A view of the future.
The traditional approach to optical design has always been to try and correct aberrations in the glass. As apertures get larger and focal lengths get shorter, this gets ever harder to do, so you end up with ridiculously oversized lenses, their bulk further compounded by the need to clear flapping mirrors through the use of ever more complex retrofocus designs.
Some of the results of these design dictates can be seen in gargantuan lenses for full frame DSLRs, best illustrated by showing their weight and bulk. Some examples (weight in ozs, dimensions in inches – length x diameter, volume in cubic inches):
- Canon 14mm f/2.8 L II: 20 ozs, 3.7″ x 3.2″, 29.7 cu. in.

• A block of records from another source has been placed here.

<file path="config.mk">
export PLATFORM = sky130hd
export DESIGN_NAME = i2c_client
export DESIGN_NICKNAME = d
export VERILOG_FILES = /design/src/pkg/i2c_client_pkg.sv /design/src/verilog/i2c_line_watch.sv /design/src/verilog/i2c_client.sv
export SDC_FILE = /design/constraint.sdc
export NUM_CORES = 1
export LEC_CHECK = 0
export BUFFER_PORTS_ARGS = -buffer_cell sky130_fd_sc_hd__clkbuf_2
export CAP_MARGIN = 20
export CELL_PAD_IN_SITES_DETAIL_PLACEMENT = 0
export CELL_PAD_IN_SITES_GLOBAL_PLACEMENT = 1
export CORE_MARGIN = 10
export CORE_UTILIZATION = 44
export DETAILED_ROUTE_END_ITERATION = 6
export HOLD_SLACK_MARGIN = 0.12
export PLACE_DENSITY = 0.85
export SETUP_SLACK_MARGIN = 0.2
export SLEW_MARGIN = 15
export SYNTH_ARGS = -nofsm -noshare
export SYNTH_HDL_FRONTEND = slang
export SYNTH_SLANG_ARGS = --single-unit
</file>
<file path="constraint.sdc">
create_clock -name clk -period 6.1 [get_ports clk]
set_input_delay 0.61 -clock clk [delete_from_list [all_inputs] [get_ports clk]]
set_output_delay 0.61 -clock clk [all_outputs]
set_load 0.02 [all_outputs]
</file>
<file path="src/pkg/i2c_client_pkg.sv">
// Purpose: Shared constants and types of the I2C client block.
// Assumes: 32-bit AXI4-Lite register bus, 8-bit byte addresses.
// Notes:   Offsets are byte addresses of aligned words.
package i2c_client_pkg;
   // ****************************************
   // Register offsets
   // ****************************************
   localparam logic [7:0] OFF_CTRL = 8'h00;
   localparam logic [7:0] OFF_CMD  = 8'h04;
   localparam logic [7:0] OFF_STAT = 8'h08;
   localparam logic [7:0] OFF_FLAG = 8'h0c;
   localparam logic [7:0] OFF_MASK = 8'h10;
   localparam logic [7:0] OFF_DATA = 8'h14;
   // ****************************************
   // Field positions and values
   // ****************************************
   localparam int CT_EN    = 7;
   localparam int CT_RATE  = 8;
   localparam int CT_STRETCH_AFTER_ACK_MODE = 10;
   localparam int CT_ACKA  = 11;
   localparam int FL_AHIT  = 0;
   localparam int FL_BRDY  = 1;
   localparam int FL_STOP  = 2;
   localparam logic [11:0] CTRL_RST  = 12'h000;
   localparam logic [2:0]  FLAG_RST  = 3'h0;
   localparam logic [1:0]  CMD_ACK   = 2'h3;
   localparam logic [1:0]  RATE_HS   = 2'h2;
   localparam logic [4:0]  HOST_CODE = 5'h01;
   localparam logic [3:0]  BYTE_BITS = 4'h8;
   localparam logic [1:0]  RESP_OK   = 2'h0;
   localparam logic [1:0]  RESP_ERR  = 2'h2;
   // ****************************************
   // Client sequencer states
   // ****************************************
   typedef enum logic [10:0] {
      S_IDLE  = 11'h001,
      S_ADDR  = 11'h002,
      S_AHOLD = 11'h004,
      S_ACK   = 11'h008,
      S_XHOLD = 11'h010,
      S_RX    = 11'h020,
      S_RHOLD = 11'h040,
      S_TXW   = 11'h080,
      S_TX    = 11'h100,
      S_TACK  = 11'h200,
      S_WAIT  = 11'h400
   } state_t;
endpackage

</file>
<file path="src/verilog/i2c_line_watch.sv">
// Purpose: Synchronise SCL and SDA and find edges, Start and Stop.
// Assumes: Pins are asynchronous to clk; SCL far slower than clk.
// Notes:   Event outputs are one-cycle pulses, two cycles after the pin.
`timescale 1ns/1ps
module i2c_line_watch
(
   // Clock and reset
   input  wire logic clk,
   input  wire logic sys_rst,
   // Pins
   input  wire logic scl_i,
   input  wire logic sda_i,
   // Synchronised view
   output logic      scl_s,
   output logic      sda_s,
   output logic      scl_rise,
   output logic      scl_fall,
   output logic      start_det,
   output logic      stop_det
);
   logic [1:0] scl_m_q;
   logic [1:0] sda_m_q;
   logic       scl_p_q;
   logic       sda_p_q;

   always_ff @(posedge clk)
   begin
      if (sys_rst)
      begin
         scl_m_q <= 2'h3;
         sda_m_q <= 2'h3;
         scl_p_q <= 1'b1;
         sda_p_q <= 1'b1;
      end
      else
      begin
         scl_m_q <= {scl_m_q[0], scl_i};
         sda_m_q <= {sda_m_q[0], sda_i};
         scl_p_q <= scl_m_q[1];
         sda_p_q <= sda_m_q[1];
      end
   end

   assign scl_s     = scl_m_q[1];
   assign sda_s     = sda_m_q[1];
   assign scl_rise  = scl_m_q[1] & ~scl_p_q;
   assign scl_fall  = ~scl_m_q[1] & scl_p_q;
   // SDA moving while SCL stays high marks a bus condition.
   assign start_det = scl_m_q[1] & scl_p_q & sda_p_q & ~sda_m_q[1];
   assign stop_det  = scl_m_q[1] & scl_p_q & ~sda_p_q & sda_m_q[1];
endmodule

</file>
<file path="src/verilog/i2c_client.sv">
// Purpose: I2C client with address match, stretching, byte hand-over.
// Assumes: AXI4-Lite register access; SCL sampled by clk.
// Notes:   7-bit addressing only; one byte of data buffered each way.
// Behaviour
// - After Start, compare address; on mismatch ignore until next Start.
// - Address match sets the address-hit flag.
// - Without stretch-after-ack mode, hold SCL low after a match until command 0x3 or an address-hit clear.
// - Direction bit changes only on an accepted address.
// - Collision releases both lines silently and sets the clash status bit.
// - Host read: ACK then byte-ready requests data; NACK waits for Start.
// - Host write: ACK then accept data, restart or Stop; NACK waits.
// - Command 0x3 sends the acknowledge, acting by current direction.
// - Writing one to address-hit clears it and sends the selected acknowledge.
// - Stretch-after-ack mode acks automatically, then flags and stretches.
// - Byte-ready set per byte moved; received bytes acked per action bit.
// - Host read: shifting starts when software writes the data register.
// - After a received byte, set byte-ready and hold SCL low until serviced.
// - Host NACK on a sent byte sets nack-got and releases SDA.
// - Stop sets the stop-seen flag if the client was addressed, and returns to idle.
// - Rate 0x2 with stretch mode enters high speed after host code until Stop.
//
// Decided for this implementation: the AXI4-Lite interface to the registers and the register addresses.
`timescale 1ns/1ps
module i2c_client
   import i2c_client_pkg::*;
(
   // Clock and reset
   input  wire logic        clk,
   input  wire logic        sys_rst,
   // AXI4-Lite write
   input  wire logic [7:0]  awaddr,
   input  wire logic        awvalid,
   output logic             awready,
   input  wire logic [31:0] wdata,
   input  wire logic [3:0]  wstrb,
   input  wire logic        wvalid,
   output logic             wready,
   output logic [1:0]       bresp,
   output logic             bvalid,
   input  wire logic        bready,
   // AXI4-Lite read
   input  wire logic [7:0]  araddr,
   input  wire logic        arvalid,
   output logic             arready,
   output logic [31:0]      rdata,
   output logic [1:0]       rresp,
   output logic             rvalid,
   input  wire logic        rready,
   // I2C pins
   input  wire logic        scl_i,
   output logic             scl_o,
   output logic             scl_oe,
   input  wire logic        sda_i,
   output logic             sda_o,
   output logic             sda_oe,
   // Interrupt
   output logic             irq
);
   // ****************************************
   // Declarations
   // ****************************************
   state_t      state_q;
   logic        awready_q, wready_q, bvalid_q, arready_q, rvalid_q;
   logic        aw_have_q, w_have_q;
   logic [7:0]  awaddr_q;
   logic [31:0] wdata_q, rdata_q;
   logic [3:0]  wstrb_q;
   logic [1:0]  bresp_q, rresp_q;
   logic [11:0] ctrl_q;
   logic [2:0]  flags_q, mask_q, fl_set, fl_clr;
   logic        irq_q, scl_oe_q, sda_oe_q, pin_lo_q;
   logic        dir_q, clash_q, nackg_q, hs_q, addressed_q;
   logic        nack_q, ack_addr_q;
   logic        ev_ahit_q, ev_brdy_q, ev_stop_q, ev_clash_q, ev_nack_q;
   logic [7:0]  sh_q, rx_q;
   logic [3:0]  cnt_q;
   logic        sda_s, scl_rise, scl_fall, start_det, stop_det;
   logic        wr_go, cmd_ack, w1c_ahit, w1c_brdy, data_wr, wr_ok;
   logic [31:0] rd_word;
   logic        rd_ok;
   logic [11:0] ctrl_m;
   logic        en, stretch_after_ack_mode, acknowledge_action_bit;

   assign en     = ctrl_q[CT_EN];
   assign stretch_after_ack_mode  = ctrl_q[CT_STRETCH_AFTER_ACK_MODE];
   assign acknowledge_action_bit = ctrl_q[CT_ACKA];

   i2c_line_watch u_watch
   (
      .clk       (clk),
      .sys_rst   (sys_rst),
      .scl_i     (scl_i),
      .sda_i     (sda_i),
      .scl_s     (),
      .sda_s     (sda_s),
      .scl_rise  (scl_rise),
      .scl_fall  (scl_fall),
      .start_det (start_det),
      .stop_det  (stop_det)
   );
   // ****************************************
   // AXI4-Lite slave
   // ****************************************
   assign wr_go    = aw_have_q & w_have_q & ~bvalid_q;
   assign cmd_ack  = wr_go & (awaddr_q[7:2] == OFF_CMD[7:2]) & wstrb_q[0] & (wdata_q[1:0] == CMD_ACK);
   assign w1c_ahit = wr_go & (awaddr_q[7:2] == OFF_FLAG[7:2]) & wstrb_q[0] & wdata_q[FL_AHIT];
   assign w1c_brdy = wr_go & (awaddr_q[7:2] == OFF_FLAG[7:2]) & wstrb_q[0] & wdata_q[FL_BRDY];
   assign data_wr  = wr_go & (awaddr_q[7:2] == OFF_DATA[7:2]) & wstrb_q[0];
   assign ctrl_m   = {{4{wstrb_q[1]}}, {8{wstrb_q[0]}}};
   assign wr_ok    = (awaddr_q[7:2] <= OFF_DATA[7:2]) & (awaddr_q[1:0] == 2'h0);

   always_ff @(posedge clk)
   begin
      if (sys_rst)
      begin
         awready_q <= 1'b1;
         wready_q  <= 1'b1;
         aw_have_q <= 1'b0;
         w_have_q  <= 1'b0;
         bvalid_q  <= 1'b0;
         bresp_q   <= RESP_OK;
         awaddr_q  <= 8'h00;
         wdata_q   <= 32'h0000_0000;
         wstrb_q   <= 4'h0;
      end
      else
      begin
         if (awvalid && awready_q)
         begin
            awaddr_q  <= awaddr;
            aw_have_q <= 1'b1;
            awready_q <= 1'b0;
         end
         if (wvalid && wready_q)
         begin
            wdata_q  <= wdata;
            wstrb_q  <= wstrb;
            w_have_q <= 1'b1;
            wready_q <= 1'b0;
         end
         if (wr_go)
         begin
            bvalid_q  <= 1'b1;
            bresp_q   <= wr_ok ? RESP_OK : RESP_ERR;
            aw_have_q <= 1'b0;
            w_have_q  <= 1'b0;
         end
         if (bvalid_q && bready)
         begin
            bvalid_q  <= 1'b0;
            awready_q <= 1'b1;
            wready_q  <= 1'b1;
         end
      end
   end

   always_comb
   begin
      rd_word = 32'h0000_0000;
      rd_ok   = 1'b1;
      case (araddr)
         OFF_CTRL: rd_word = {20'h00000, ctrl_q};
         OFF_CMD:  rd_word = 32'h0000_0000;
         OFF_STAT: rd_word = {28'h0000000, hs_q, nackg_q, clash_q, dir_q};
         OFF_FLAG: rd_word = {29'h0, flags_q};
         OFF_MASK: rd_word = {29'h0, mask_q};
         OFF_DATA: rd_word = {24'h000000, rx_q};
         default:  rd_ok   = 1'b0;
      endcase
   end

   always_ff @(posedge clk)
   begin
      if (sys_rst)
      begin
         arready_q <= 1'b1;
         rvalid_q  <= 1'b0;
         rdata_q   <= 32'h0000_0000;
         rresp_q   <= RESP_OK;
      end
      else if (arvalid && arready_q)
      begin
         arready_q <= 1'b0;
         rvalid_q  <= 1'b1;
         rdata_q   <= rd_word;
         rresp_q   <= rd_ok ? RESP_OK : RESP_ERR;
      end
      else if (rvalid_q && rready)
      begin
         rvalid_q  <= 1'b0;
         arready_q <= 1'b1;
      end
   end

   // ****************************************
   // Registers, status and interrupt
   // ****************************************
   assign fl_set = {ev_stop_q, ev_brdy_q, ev_ahit_q};
   assign fl_clr = (wr_go && awaddr_q[7:2] == OFF_FLAG[7:2] && wstrb_q[0]) ? wdata_q[2:0] : 3'h0;

   always_ff @(posedge clk)
   begin
      if (sys_rst)
      begin
         ctrl_q  <= CTRL_RST;
         mask_q  <= FLAG_RST;
         flags_q <= FLAG_RST;
         clash_q <= 1'b0;
         nackg_q <= 1'b0;
         irq_q   <= 1'b0;
      end
      else
      begin
         if (wr_go && awaddr_q[7:2] == OFF_CTRL[7:2])
         begin
            ctrl_q <= (ctrl_q & ~ctrl_m) | (wdata_q[11:0] & ctrl_m);
         end
         if (wr_go && awaddr_q[7:2] == OFF_MASK[7:2] && wstrb_q[0])
         begin
            mask_q <= wdata_q[2:0];
         end
         // A hardware set in the clearing cycle wins.
         flags_q <= (flags_q & ~fl_clr) | fl_set;
         // The clash stays visible until software takes the next hit.
         clash_q <= (clash_q & ~w1c_ahit) | ev_clash_q;
         nackg_q <= (nackg_q & ~data_wr) | ev_nack_q;
         irq_q   <= |(flags_q & mask_q);
      end
   end

   // ****************************************
   // Bus sequencer
   // ****************************************
   always_ff @(posedge clk)
   begin
      if (sys_rst)
      begin
         state_q     <= S_IDLE;
         scl_oe_q    <= 1'b0;
         sda_oe_q    <= 1'b0;
         pin_lo_q    <= 1'b0;
         sh_q        <= 8'h00;
         rx_q        <= 8'h00;
         cnt_q       <= 4'h0;
         dir_q       <= 1'b0;
         hs_q        <= 1'b0;
         nack_q      <= 1'b0;
         ack_addr_q  <= 1'b0;
         addressed_q <= 1'b0;
         ev_ahit_q   <= 1'b0;
         ev_brdy_q   <= 1'b0;
         ev_stop_q   <= 1'b0;
         ev_clash_q  <= 1'b0;
         ev_nack_q   <= 1'b0;
      end
      else
      begin
         pin_lo_q   <= 1'b0;
         ev_ahit_q  <= 1'b0;
         ev_brdy_q  <= 1'b0;
         ev_stop_q  <= 1'b0;
         ev_clash_q <= 1'b0;
         ev_nack_q  <= 1'b0;
         if (!en)
         begin
            state_q     <= S_IDLE;
            scl_oe_q    <= 1'b0;
            sda_oe_q    <= 1'b0;
            hs_q        <= 1'b0;
            addressed_q <= 1'b0;
         end
         else if (start_det)
         begin
            state_q  <= S_ADDR;
            cnt_q    <= 4'h0;
            scl_oe_q <= 1'b0;
            sda_oe_q <= 1'b0;
         end
         else if (stop_det)
         begin
            state_q     <= S_IDLE;
            ev_stop_q   <= addressed_q;
            addressed_q <= 1'b0;
            hs_q        <= 1'b0;
            scl_oe_q    <= 1'b0;
            sda_oe_q    <= 1'b0;
         end
         else
         begin
            case (state_q)
               S_IDLE, S_WAIT:
               begin
                  state_q <= state_q;
               end
               S_ADDR, S_RX:
               begin
                  if (scl_rise)
                  begin
                     sh_q  <= {sh_q[6:0], sda_s};
                     cnt_q <= cnt_q + 4'h1;
                  end
                  if (scl_fall && cnt_q == BYTE_BITS && state_q == S_RX)
                  begin
                     rx_q      <= sh_q;
                     ev_brdy_q <= 1'b1;
                     scl_oe_q  <= 1'b1;
                     state_q   <= S_RHOLD;
                  end
                  else if (scl_fall && cnt_q == BYTE_BITS)
                  begin
                     if (sh_q[7:1] == ctrl_q[6:0])
                     begin
                        dir_q       <= sh_q[0];
                        addressed_q <= 1'b1;
                        ev_ahit_q   <= 1'b1;
                        ack_addr_q  <= 1'b1;
                        if (stretch_after_ack_mode)
                        begin
                           nack_q   <= acknowledge_action_bit;
                           sda_oe_q <= ~acknowledge_action_bit;
                           state_q  <= S_ACK;
                        end
                        else
                        begin
                           scl_oe_q <= 1'b1;
                           state_q  <= S_AHOLD;
                        end
                     end
                     else
                     begin
                        // Nobody acks a host code; the released SDA is that NACK.
                        hs_q    <= hs_q | (sh_q[7:3] == HOST_CODE && ctrl_q[CT_RATE+:2] == RATE_HS && stretch_after_ack_mode);
                        state_q <= S_IDLE;
                     end
                  end
               end
               S_AHOLD, S_RHOLD:
               begin
                  if (cmd_ack || (state_q == S_AHOLD ? w1c_ahit : w1c_brdy))
                  begin
                     nack_q   <= acknowledge_action_bit;
                     sda_oe_q <= ~acknowledge_action_bit;
                     scl_oe_q <= 1'b0;
                     state_q  <= S_ACK;
                  end
               end
               S_ACK:
               begin
                  if (scl_fall)
                  begin
                     sda_oe_q   <= 1'b0;
                     cnt_q      <= 4'h0;
                     ack_addr_q <= 1'b0;
                     if (nack_q)
                     begin
                        state_q <= S_IDLE;
                     end
                     else if (ack_addr_q && stretch_after_ack_mode && flags_q[FL_AHIT])
                     begin
                        scl_oe_q <= 1'b1;
                        state_q  <= S_XHOLD;
                     end
                     else if (ack_addr_q && dir_q)
                     begin
                        ev_brdy_q <= 1'b1;
                        scl_oe_q  <= 1'b1;
                        state_q   <= S_TXW;
                     end
                     else
                     begin
                        state_q <= S_RX;
                     end
                  end
               end
               S_XHOLD:
               begin
                  if (!flags_q[FL_AHIT])
                  begin
                     ev_brdy_q <= dir_q;
                     scl_oe_q  <= dir_q;
                     state_q   <= dir_q ? S_TXW : S_RX;
                  end
               end
               S_TXW:
               begin
                  if (data_wr)
                  begin
                     sh_q     <= wdata_q[7:0];
                     sda_oe_q <= ~wdata_q[7];
                     scl_oe_q <= 1'b0;
                     cnt_q    <= 4'h1;
                     state_q  <= S_TX;
                  end
               end
               S_TX:
               begin
                  if (scl_rise && !sda_oe_q && !sda_s)
                  begin
                     ev_clash_q <= 1'b1;
                     sda_oe_q   <= 1'b0;
                     scl_oe_q   <= 1'b0;
                     state_q    <= S_IDLE;
                  end
                  else if (scl_fall && cnt_q == BYTE_BITS)
                  begin
                     sda_oe_q <= 1'b0;
                     state_q  <= S_TACK;
                  end
                  else if (scl_fall)
                  begin
                     sda_oe_q <= ~sh_q[6];
                     sh_q     <= {sh_q[6:0], 1'b0};
                     cnt_q    <= cnt_q + 4'h1;
                  end
               end
               S_TACK:
               begin
                  if (scl_rise)
                  begin
                     nack_q    <= sda_s;
                     ev_nack_q <= sda_s;
                  end
                  if (scl_fall)
                  begin
                     ev_brdy_q <= 1'b1;
                     scl_oe_q  <= ~nack_q;
                     state_q   <= nack_q ? S_WAIT : S_TXW;
                  end
               end
               default:
               begin
                  state_q  <= S_IDLE;
                  scl_oe_q <= 1'b0;
                  sda_oe_q <= 1'b0;
               end
            endcase
         end
      end
   end

   assign awready = awready_q;
   assign wready  = wready_q;
   assign bvalid  = bvalid_q;
   assign bresp   = bresp_q;
   assign arready = arready_q;
   assign rvalid  = rvalid_q;
   assign rdata   = rdata_q;
   assign rresp   = rresp_q;
   assign scl_oe  = scl_oe_q;
   assign sda_oe  = sda_oe_q;
   assign scl_o   = pin_lo_q;
   assign sda_o   = pin_lo_q;
   assign irq     = irq_q;
endmodule

</file>
==> results of run 1 <==
[stage by stage]
stage                     cell area, µm²  utilization, %  std cells  hold slack (ns)  setup WS (ns)
final                               6250            52.0        851            0.386           3.02
after global routing                6250            52.0        851            0.386           2.80
after CTS                           6240            52.0        850            0.371           3.09
after detailed placement            5690            47.4        821            0.395           3.13
after global placement              5690            47.4        821            0.394           3.12
after floorplan                     5500               -        663            0.389           3.61
[metal layers]
layer  wire, µm  global-route usage [%]
met1       6890                    23.7
met2       6360                    26.3
met3       1150                    4.27
met4        152                    6.21
met5          0                       0
[cell families after synthesis]
group	synth area share, %
AO/OA/AOI/OAI	14.7
XOR/XNOR	1.29
adder cells (fa/ha/maj)	0.462
buffers and inverters	6.33
flip-flops	41.8
multiplexers	6.93
other	0.0693
AND/OR/NAND/NOR	28.4
[cell usage in the layout (no fill, tap or decap), types with 4 or more instances in the layout]
cell	Yosys	routed
sky130_fd_sc_hd__a21o_1	4	4
sky130_fd_sc_hd__nand4_1	12	12
sky130_fd_sc_hd__nor3_1	15	15
sky130_fd_sc_hd__nand2_1	84	84
sky130_fd_sc_hd__nand2b_1	8	8
sky130_fd_sc_hd__mux2_2	8	8
sky130_fd_sc_hd__o21ai_0	6	6
sky130_fd_sc_hd__a21oi_1	57	57
sky130_fd_sc_hd__clkbuf_8	0	4
sky130_fd_sc_hd__and3_1	5	5
sky130_fd_sc_hd__a22o_1	6	6
sky130_fd_sc_hd__mux2i_1	27	27
sky130_fd_sc_hd__conb_1	1	24
sky130_fd_sc_hd__nor3b_1	4	4
sky130_fd_sc_hd__nor2_1	80	80
sky130_fd_sc_hd__a211oi_1	4	4
sky130_fd_sc_hd__nand3b_1	5	5
sky130_fd_sc_hd__a22oi_1	14	14
sky130_fd_sc_hd__nand3_1	23	23
sky130_fd_sc_hd__inv_1	10	10
sky130_fd_sc_hd__nor4_1	9	9
sky130_fd_sc_hd__nor2b_1	8	8
sky130_fd_sc_hd__a31oi_1	4	4
sky130_fd_sc_hd__or2_2	6	6
sky130_fd_sc_hd__dfxtp_1	113	113
sky130_fd_sc_hd__nor4b_1	6	6
sky130_fd_sc_hd__clkbuf_2	0	60
sky130_fd_sc_hd__xor2_1	5	5
sky130_fd_sc_hd__clkbuf_16	0	17
sky130_fd_sc_hd__and2_1	8	8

- Canon 24mm f/1.4 L: 20 ozs, 3.4″ x 3.7″, 36.5 cu. in.
- Canon 35mm f/1.4 L: 20 ozs. 3.4″ x 3.1″, 25.7 cu. in.
- Nikon 14mm f/2.8 ED: 24 ozs, 3.8″ x 3.4″, 34.5 cu. in.
Things get worse when you get into wide zooms:
- Canon 16-35mm f/2.8 L: 22 ozs, 4.4″ x 3.5″, 42.3 cu. in.
- Canon 17-40mm f/4 L: 18 ozs, 3.8″ x 3.3″, 32.5 cu. in.
- Nikon 14-24mm f/2.8 EF-S:35 ozs, 5.2″ x 3.9″, 62.1 cu. in.
- Nikon 17-35mm f/2,8 EF-S: 27 ozs, 4.2″ x 3.3″, 35.9 cu. in.
Without doubt these are some of the finest optics made but take two or three of these in your shoulder bag and you won’t be snapping away for too long before exhaustion sets in.
The other design alternative, of course, dictates smaller sensors which bring with them shorter focal lengths and less bulk. But take that thinking all the way and you get what Panasonic has done with its lens range for its micro-four thirds range of cameras – the G1/GH1 and GF1.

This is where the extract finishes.